All this stuff makes the battles in Z a rather engaging back-and-forth affair, with jockeying for position and small-scale skirmishes being the order of the day rather than all out cataclysmic warfare. Sadly all good things must come to an end and eventually one side or the other will get the upper hand, parking a dozen tanks outside the enemy HQ. From there they can either blow it to smithereens directly, or else send in a unit to blow it up from the inside (this can be done by a single infantry robot, making sneak attacks on the HQ entirely viable). Then they win.
I think one of the reasons I like Z so much is that it looks and plays like an RTS as imagined by an Amiga developer.

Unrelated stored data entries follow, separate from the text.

From an optimization exercise on the open Yosys and OpenROAD flow, aimed at small area and a short achievable clock period; shortcuts taken in it are not production practice.
Only simulation tests tie the RTL to the original design; equivalence was not proved.
Power is estimated from default activity; no workload was simulated.

==> module morph_edge_sel, before the edit <==
module morph_edge_sel(
    input  wire [7:0] pixel,
    input  wire [8:0] pu,         
    input  wire [8:0] pn,         
    input  wire [8:0] po,         
    input  wire [7:0] dilate,
    input  wire [7:0] erode,
    input  wire [7:0] half,
    input  wire [8:0] k1,
    input  wire [8:0] k2,
    input  wire [8:0] k3,
    input  wire [8:0] k4,
    output wire [7:0] edge_out
);
    wire below = (pixel <= erode);
    wire above = (pixel >= dilate);
    wire lower = (pixel <= half);
    wire r1 = below;
    wire r4 = !below && above;
    wire r2 = !below && !above && lower;
    wire r3 = !below && !above && !lower;
    wire [8:0] x1 = k1 ^ pu;
    wire [8:0] y1 = (k1 & ~pn) | (~k1 & ~po);
    wire [8:0] s1 = x1 + {y1[7:0], !(pixel[0] & !dilate[0])};
    wire [8:0] s2 = k2 - pixel;
    wire [8:0] s3 = pixel - k3;
    wire [8:0] x4 = ~k4 ^ pu;
    wire [8:0] y4 = (~k4 & po) | (k4 & pn);
    wire [8:0] s4 = x4 + {y4[7:0], pixel[0] & erode[0]};
    wire [7:0] t1 = s1[7:0] | {8{s1[8]}};
    wire [7:0] t2 = s2[7:0] | {8{s2[8]}};
    wire [7:0] t3 = s3[7:0] | {8{s3[8]}};
    wire [7:0] t4 = s4[7:0] | {8{s4[8]}};
    assign edge_out = ({8{r1}} & t1) | ({8{r2}} & t2) | ({8{r3}} & t3) | ({8{r4}} & t4);
endmodule
==> module morph_fuse, before the edit <==
module morph_fuse(
    input  wire [7:0]  pixel,
    input  wire [7:0]  dil3, ero3, half3,
    input  wire [8:0]  k13, k23, k33, k43,
    input  wire [7:0]  dil5, ero5, half5,
    input  wire [8:0]  k15, k25, k35, k45,
    input  wire        en,            
    output wire [7:0]  fused
);
    wire [8:0] p9 = {1'b0, pixel}, h9 = {2'b00, pixel[7:1]};
    wire [8:0] pu = p9 ^ h9, pn = p9 & h9, po = p9 | h9;
    wire [7:0] e3, e5;
    morph_edge_sel u_s3 (.pixel(pixel), .pu(pu), .pn(pn), .po(po), .dilate(dil3), .erode(ero3), .half(half3),
        .k1(k13), .k2(k23), .k3(k33), .k4(k43), .edge_out(e3));
    morph_edge_sel u_s5 (.pixel(pixel), .pu(pu), .pn(pn), .po(po), .dilate(dil5), .erode(ero5), .half(half5),
        .k1(k15), .k2(k25), .k3(k35), .k4(k45), .edge_out(e5));
    wire [8:0] sum = e3 + e5;
    assign fused = sum[8:1] & {8{en}};
endmodule
==> flow/config.mk <==
export PLATFORM = sky130hd
export DESIGN_NAME = morph_top_multiscale
export DESIGN_NICKNAME = morph_top_multiscale
export VERILOG_FILES = /design/flow/design.v
export SDC_FILE = /design/flow/constraint.sdc
export NUM_CORES = 4
export LEC_CHECK = 0
export ABC_AREA = 1
export CAP_MARGIN = 20
export CORE_MARGIN = 2
export CORE_UTILIZATION = 60
export SLEW_MARGIN = 20
export SYNTH_HIERARCHICAL = 1
export SYNTH_MINIMUM_KEEP_SIZE = 0
==> flow/constraint.sdc <==
create_clock -name core_clock -period 58.0 [get_ports {clk}]
set_input_delay 11.6000 -clock core_clock [delete_from_list [all_inputs] [get_ports {clk}]]
set_output_delay 11.6000 -clock core_clock [all_outputs]
set_load 0.01 [all_outputs]
standard.sh (not shown) runs the stock make flow with config.mk's settings and CLKGATE_MAP_FILE= SYNTH_SCRIPT=/design/flow/synth_recipe.tcl, a recipe that flattens the netlist after the stock synthesis.
==> flow/flow/run.sh <==
#!/bin/bash
# Standard ORFS layout (the standard.sh and its synthesis script), with
# these changes to how the layout is made:
#  - full- and half-adder cells are added to the don't-use list, so Yosys
#    leaves adders as plain gates for ABC, which maps them with shorter
#    carry paths than the extracted adder cells give;
#  - timing repair aims far below the clock period: the input-to-register
#    path meets the long clock by a wide margin and would otherwise be left
#    unoptimised, though it sets the achieved period;
#  - CTS clusters up to 20 sinks, at most 50 um apart, per leaf buffer and adds no dummy loads.
# The make output goes to standard_flow.log; each ORFS step also writes its
# own log under orfs/logs/.
set -euo pipefail
bash standard.sh \
  "DONT_USE_CELLS=sky130_fd_sc_hd__probe_p_8 sky130_fd_sc_hd__probec_p_8 sky130_fd_sc_hd__lpflow_bleeder_1 sky130_fd_sc_hd__lpflow_clkbufkapwr_1 sky130_fd_sc_hd__lpflow_clkbufkapwr_16 sky130_fd_sc_hd__lpflow_clkbufkapwr_2 sky130_fd_sc_hd__lpflow_clkbufkapwr_4 sky130_fd_sc_hd__lpflow_clkbufkapwr_8 sky130_fd_sc_hd__lpflow_clkinvkapwr_1 sky130_fd_sc_hd__lpflow_clkinvkapwr_16 sky130_fd_sc_hd__lpflow_clkinvkapwr_2 sky130_fd_sc_hd__lpflow_clkinvkapwr_4 sky130_fd_sc_hd__lpflow_clkinvkapwr_8 sky130_fd_sc_hd__lpflow_decapkapwr_12 sky130_fd_sc_hd__lpflow_decapkapwr_3 sky130_fd_sc_hd__lpflow_decapkapwr_4 sky130_fd_sc_hd__lpflow_decapkapwr_6 sky130_fd_sc_hd__lpflow_decapkapwr_8 sky130_fd_sc_hd__lpflow_inputiso0n_1 sky130_fd_sc_hd__lpflow_inputiso0p_1 sky130_fd_sc_hd__lpflow_inputiso1n_1 sky130_fd_sc_hd__lpflow_inputiso1p_1 sky130_fd_sc_hd__lpflow_inputisolatch_1 sky130_fd_sc_hd__lpflow_isobufsrc_1 sky130_fd_sc_hd__lpflow_isobufsrc_16 sky130_fd_sc_hd__lpflow_isobufsrc_2 sky130_fd_sc_hd__lpflow_isobufsrc_4 sky130_fd_sc_hd__lpflow_isobufsrc_8 sky130_fd_sc_hd__lpflow_isobufsrckapwr_16 sky130_fd_sc_hd__lpflow_lsbuf_lh_hl_isowell_tap_1 sky130_fd_sc_hd__lpflow_lsbuf_lh_hl_isowell_tap_2 sky130_fd_sc_hd__lpflow_lsbuf_lh_hl_isowell_tap_4 sky130_fd_sc_hd__lpflow_lsbuf_lh_isowell_4 sky130_fd_sc_hd__lpflow_lsbuf_lh_isowell_tap_1 sky130_fd_sc_hd__lpflow_lsbuf_lh_isowell_tap_2 sky130_fd_sc_hd__lpflow_lsbuf_lh_isowell_tap_4 sky130_fd_sc_hd__fa_1 sky130_fd_sc_hd__fa_2 sky130_fd_sc_hd__fa_4 sky130_fd_sc_hd__ha_1 sky130_fd_sc_hd__ha_2 sky130_fd_sc_hd__ha_4" \
  SETUP_SLACK_MARGIN=46 \
  "CTS_ARGS=-sink_clustering_enable -repair_clock_nets -sink_clustering_size 20 -sink_clustering_max_diameter 50 -dont_use_dummy_load" \
  finish > standard_flow.log 2>&1
Then changed:
--- a/flow/design.v
+++ b/flow/design.v
@@ -13,15 +13,12 @@
     assign k2 = dilate - erode + half;
     assign k3 = {erode, 1'b0} - half;
     assign k4 = erode + erode[7:1] - !erode[0];
 endmodule
 module morph_edge_sel(
     input  wire [7:0] pixel,
-    input  wire [8:0] pu,         
-    input  wire [8:0] pn,         
-    input  wire [8:0] po,         
     input  wire [7:0] dilate,
     input  wire [7:0] erode,
     input  wire [7:0] half,
     input  wire [8:0] k1,
     input  wire [8:0] k2,
     input  wire [8:0] k3,
@@ -32,19 +29,21 @@
     wire above = (pixel >= dilate);
     wire lower = (pixel <= half);
     wire r1 = below;
     wire r4 = !below && above;
     wire r2 = !below && !above && lower;
     wire r3 = !below && !above && !lower;
-    wire [8:0] x1 = k1 ^ pu;
-    wire [8:0] y1 = (k1 & ~pn) | (~k1 & ~po);
+    wire [8:0] pa = ~{1'b0, pixel}, pb = ~{2'b00, pixel[7:1]};
+    wire [8:0] x1 = k1 ^ pa ^ pb;
+    wire [8:0] y1 = (k1 & pa) | (k1 & pb) | (pa & pb);
     wire [8:0] s1 = x1 + {y1[7:0], !(pixel[0] & !dilate[0])};
     wire [8:0] s2 = k2 - pixel;
     wire [8:0] s3 = pixel - k3;
-    wire [8:0] x4 = ~k4 ^ pu;
-    wire [8:0] y4 = (~k4 & po) | (k4 & pn);
+    wire [8:0] pc = {2'b00, pixel[7:1]}, nk4 = ~k4;
+    wire [8:0] x4 = {1'b0, pixel} ^ pc ^ nk4;
+    wire [8:0] y4 = ({1'b0, pixel} & pc) | ({1'b0, pixel} & nk4) | (pc & nk4);
     wire [8:0] s4 = x4 + {y4[7:0], pixel[0] & erode[0]};
     wire [7:0] t1 = s1[7:0] | {8{s1[8]}};
     wire [7:0] t2 = s2[7:0] | {8{s2[8]}};
     wire [7:0] t3 = s3[7:0] | {8{s3[8]}};
     wire [7:0] t4 = s4[7:0] | {8{s4[8]}};
     assign edge_out = ({8{r1}} & t1) | ({8{r2}} & t2) | ({8{r3}} & t3) | ({8{r4}} & t4);
@@ -55,18 +54,16 @@
     input  wire [8:0]  k13, k23, k33, k43,
     input  wire [7:0]  dil5, ero5, half5,
     input  wire [8:0]  k15, k25, k35, k45,
     input  wire        en,            
     output wire [7:0]  fused
 );
-    wire [8:0] p9 = {1'b0, pixel}, h9 = {2'b00, pixel[7:1]};
-    wire [8:0] pu = p9 ^ h9, pn = p9 & h9, po = p9 | h9;
     wire [7:0] e3, e5;
-    morph_edge_sel u_s3 (.pixel(pixel), .pu(pu), .pn(pn), .po(po), .dilate(dil3), .erode(ero3), .half(half3),
+    morph_edge_sel u_s3 (.pixel(pixel), .dilate(dil3), .erode(ero3), .half(half3),
         .k1(k13), .k2(k23), .k3(k33), .k4(k43), .edge_out(e3));
-    morph_edge_sel u_s5 (.pixel(pixel), .pu(pu), .pn(pn), .po(po), .dilate(dil5), .erode(ero5), .half(half5),
+    morph_edge_sel u_s5 (.pixel(pixel), .dilate(dil5), .erode(ero5), .half(half5),
         .k1(k15), .k2(k25), .k3(k35), .k4(k45), .edge_out(e5));
     wire [8:0] sum = e3 + e5;
     assign fused = sum[8:1] & {8{en}};
 endmodule
 module morph_top_multiscale #(
     parameter IMG_W = 256
What happened: The new run finished with timing, DRC and antenna clean; maximum frequency rises by 1.3%; via count falls by 1.1%; power rises by 3.5%; count of clock-buffer cells in the layout does not change; die area barely changes; utilization barely changes; routed wire length falls by 6.1%; global-route usage falls by 1.3 points.

---

== old ==
The RTL this note starts from:
==> flow/design.v <==
module morph_edge_sel(
    input  wire [7:0] pixel,
    input  wire [7:0] dilate,
    input  wire [7:0] erode,
    input  wire [7:0] half,
    input  wire [8:0] k1,         
    input  wire [8:0] k2,         
    input  wire [8:0] k3,         
    input  wire [8:0] k4,         
    output wire [7:0] edge_out
);
    wire below = (pixel <= erode);
    wire above = (pixel >= dilate);
    wire lower = (pixel <= half);
    wire r1 = below;
    wire r4 = !below && above;
    wire r2 = !below && !above && lower;
    wire r3 = !below && !above && !lower;
    wire [8:0] pa = ~{1'b0, pixel}, pb = ~{2'b00, pixel[7:1]};
    wire [8:0] x1 = k1 ^ pa ^ pb;
    wire [8:0] y1 = (k1 & pa) | (k1 & pb) | (pa & pb);
    wire [8:0] s1 = x1 + {y1[7:0], !(pixel[0] & !dilate[0])};
    wire [8:0] s2 = k2 - pixel;
    wire [8:0] s3 = pixel - k3;
    wire [8:0] pc = {2'b00, pixel[7:1]}, nk4 = ~k4;
    wire [8:0] x4 = {1'b0, pixel} ^ pc ^ nk4;
    wire [8:0] y4 = ({1'b0, pixel} & pc) | ({1'b0, pixel} & nk4) | (pc & nk4);
    wire [8:0] s4 = x4 + {y4[7:0], pixel[0] & erode[0]};
    wire [7:0] t1 = s1[7:0] | {8{s1[8]}};
    wire [7:0] t2 = s2[7:0] | {8{s2[8]}};
    wire [7:0] t3 = s3[7:0] | {8{s3[8]}};
    wire [7:0] t4 = s4[7:0] | {8{s4[8]}};
    assign edge_out = ({8{r1}} & t1) | ({8{r2}} & t2) | ({8{r3}} & t3) | ({8{r4}} & t4);
endmodule
module morph_fuse(
    input  wire [7:0]  pixel,
    input  wire [7:0]  dil3, ero3, half3,
    input  wire [8:0]  k13, k23, k33, k43,
    input  wire [7:0]  dil5, ero5, half5,
    input  wire [8:0]  k15, k25, k35, k45,
    input  wire        en,            
    output wire [7:0]  fused
);
    wire [7:0] e3, e5;
    morph_edge_sel u_s3 (.pixel(pixel), .dilate(dil3), .erode(ero3), .half(half3),
        .k1(k13), .k2(k23), .k3(k33), .k4(k43), .edge_out(e3));
    morph_edge_sel u_s5 (.pixel(pixel), .dilate(dil5), .erode(ero5), .half(half5),
        .k1(k15), .k2(k25), .k3(k35), .k4(k45), .edge_out(e5));
    wire [8:0] sum = e3 + e5;
    assign fused = sum[8:1] & {8{en}};
endmodule
module morph_top_multiscale #(
    parameter IMG_W = 256
)(
    input  wire        clk,
    input  wire        rst,
    input  wire [7:0]  pixel_in,
    output reg  [7:0]  pixel_out
);
    localparam N = 3*IMG_W + 4;           
    reg [8*N-1:0] sr;
    always @(posedge clk)
        sr <= {sr[8*N-9:0], pixel_in};
    function gt(input [7:0] a, input [7:0] b);
        integer i;
        begin
            gt = 1'b0;
            for (i = 0; i < 8; i = i + 1)
                gt = (a[i] & !b[i]) | ((a[i] | !b[i]) & gt);
        end
    endfunction
    function [7:0] mx(input [7:0] a, input [7:0] b);
        mx = gt(a, b) ? a : b;
    endfunction
    function [7:0] mn(input [7:0] a, input [7:0] b);
        mn = gt(a, b) ? b : a;
    endfunction
    function [15:0] srt(input [7:0] a, input [7:0] b);
        srt = gt(a, b) ? {a, b} : {b, a};
    endfunction
    wire [15:0] q1 = srt(sr[8*1-1 -: 8], sr[8*(IMG_W+1)-1 -: 8]);
    wire [15:0] q2 = srt(sr[8*2-1 -: 8], sr[8*(IMG_W+2)-1 -: 8]);
    wire [15:0] q3 = srt(sr[8*3-1 -: 8], sr[8*(IMG_W+3)-1 -: 8]);
    wire [15:0] q4 = srt(sr[8*4-1 -: 8], sr[8*(IMG_W+4)-1 -: 8]);
    wire [15:0] q5 = srt(sr[8*(2*IMG_W)-1 -: 8], sr[8*(3*IMG_W)-1 -: 8]);
    wire [15:0] q6 = srt(sr[8*(2*IMG_W+1)-1 -: 8], sr[8*(3*IMG_W+1)-1 -: 8]);
    wire [15:0] q7 = srt(sr[8*(2*IMG_W+2)-1 -: 8], sr[8*(3*IMG_W+2)-1 -: 8]);
    wire [15:0] q8 = srt(sr[8*(2*IMG_W+3)-1 -: 8], sr[8*(3*IMG_W+3)-1 -: 8]);
    wire [15:0] q9 = srt(sr[8*(2*IMG_W+4)-1 -: 8], sr[8*(3*IMG_W+4)-1 -: 8]);
    wire [7:0] r3max = mx(mx(q1[15:8], q2[15:8]), sr[8*(IMG_W)-1 -: 8]);
    wire [7:0] r3min = mn(mn(q1[7:0], q2[7:0]), sr[8*(IMG_W)-1 -: 8]);
    wire [7:0] r5max = mx(mx(mx(r3max, q3[15:8]), mx(q4[15:8], q5[15:8])),
                          mx(mx(q6[15:8], q7[15:8]), mx(q8[15:8], q9[15:8])));
    wire [7:0] r5min = mn(mn(mn(r3min, q3[7:0]), mn(q4[7:0], q5[7:0])),
                          mn(mn(q6[7:0], q7[7:0]), mn(q8[7:0], q9[7:0])));
    reg [7:0] r3max_q, r3min_q, r5max_q, r5min_q;
    always @(posedge clk) begin
        r3max_q <= r3max;
        r3min_q <= r3min;
        r5max_q <= r5max;
        r5min_q <= r5min;
    end
    wire [7:0] x1 = sr[7:0];
    wire [7:0] dil3 = mx(x1, r3max_q);
    wire [7:0] ero3 = mn(x1, r3min_q);
    wire [7:0] dil5 = mx(x1, r5max_q);
    wire [7:0] ero5 = mn(x1, r5min_q);
    wire [8:0] sum3 = dil3 + ero3, sum5 = dil5 + ero5;
    wire [7:0] half3 = sum3[8:1], half5 = sum5[8:1];
    wire [8:0] k13 = dil3 + dil3[7:1] + 9'd1,      k15 = dil5 + dil5[7:1] + 9'd1;
    wire [8:0] k23 = dil3 - ero3 + half3,           k25 = dil5 - ero5 + half5;
    wire [8:0] k33 = {ero3, 1'b0} - half3,          k35 = {ero5, 1'b0} - half5;
    wire [8:0] k43 = ero3 + ero3[7:1] - !ero3[0],   k45 = ero5 + ero5[7:1] - !ero5[0];
    reg [10:0] cnt;
    wire       valid = (cnt == 11'd1281);
    wire [7:0] edge_fused;
    morph_fuse u_fuse (.pixel(pixel_in),
        .dil3(dil3), .ero3(ero3), .half3(half3), .k13(k13), .k23(k23), .k33(k33), .k43(k43),
        .dil5(dil5), .ero5(ero5), .half5(half5), .k15(k15), .k25(k25), .k35(k35), .k45(k45),
        .en(valid && !rst), .fused(edge_fused));
    always @(posedge clk) begin
        if (rst)
            cnt <= 11'd0;
        else if (!valid)
            cnt <= cnt + 11'd1;
        pixel_out <= edge_fused;
    end
endmodule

In fact it is an RTS as imagined by an Amiga developer – the Bitmap Brothers – and it shows the same blatant disregard for genre conventions as all the best Amiga games, flouting the build-base-crush-enemy paradigm dictated by Command & Conquer with admirable flair. It’s also fascinating to look back at it and see how much it resembles a modern RTS like Company of Heroes – territory control, powerful vehicles, detailed and semi-realistic infantry combat, it’s all here in one shape or another. Z may have ended up being bastardised into an iOS game, but I’ll always remember it fondly for just how damn fun it all was.
Rather sadly I only played a very little of Z and I am not sure I ‘got’ it. Which is a shame, but there we go.
That’s because you’re a terrible person.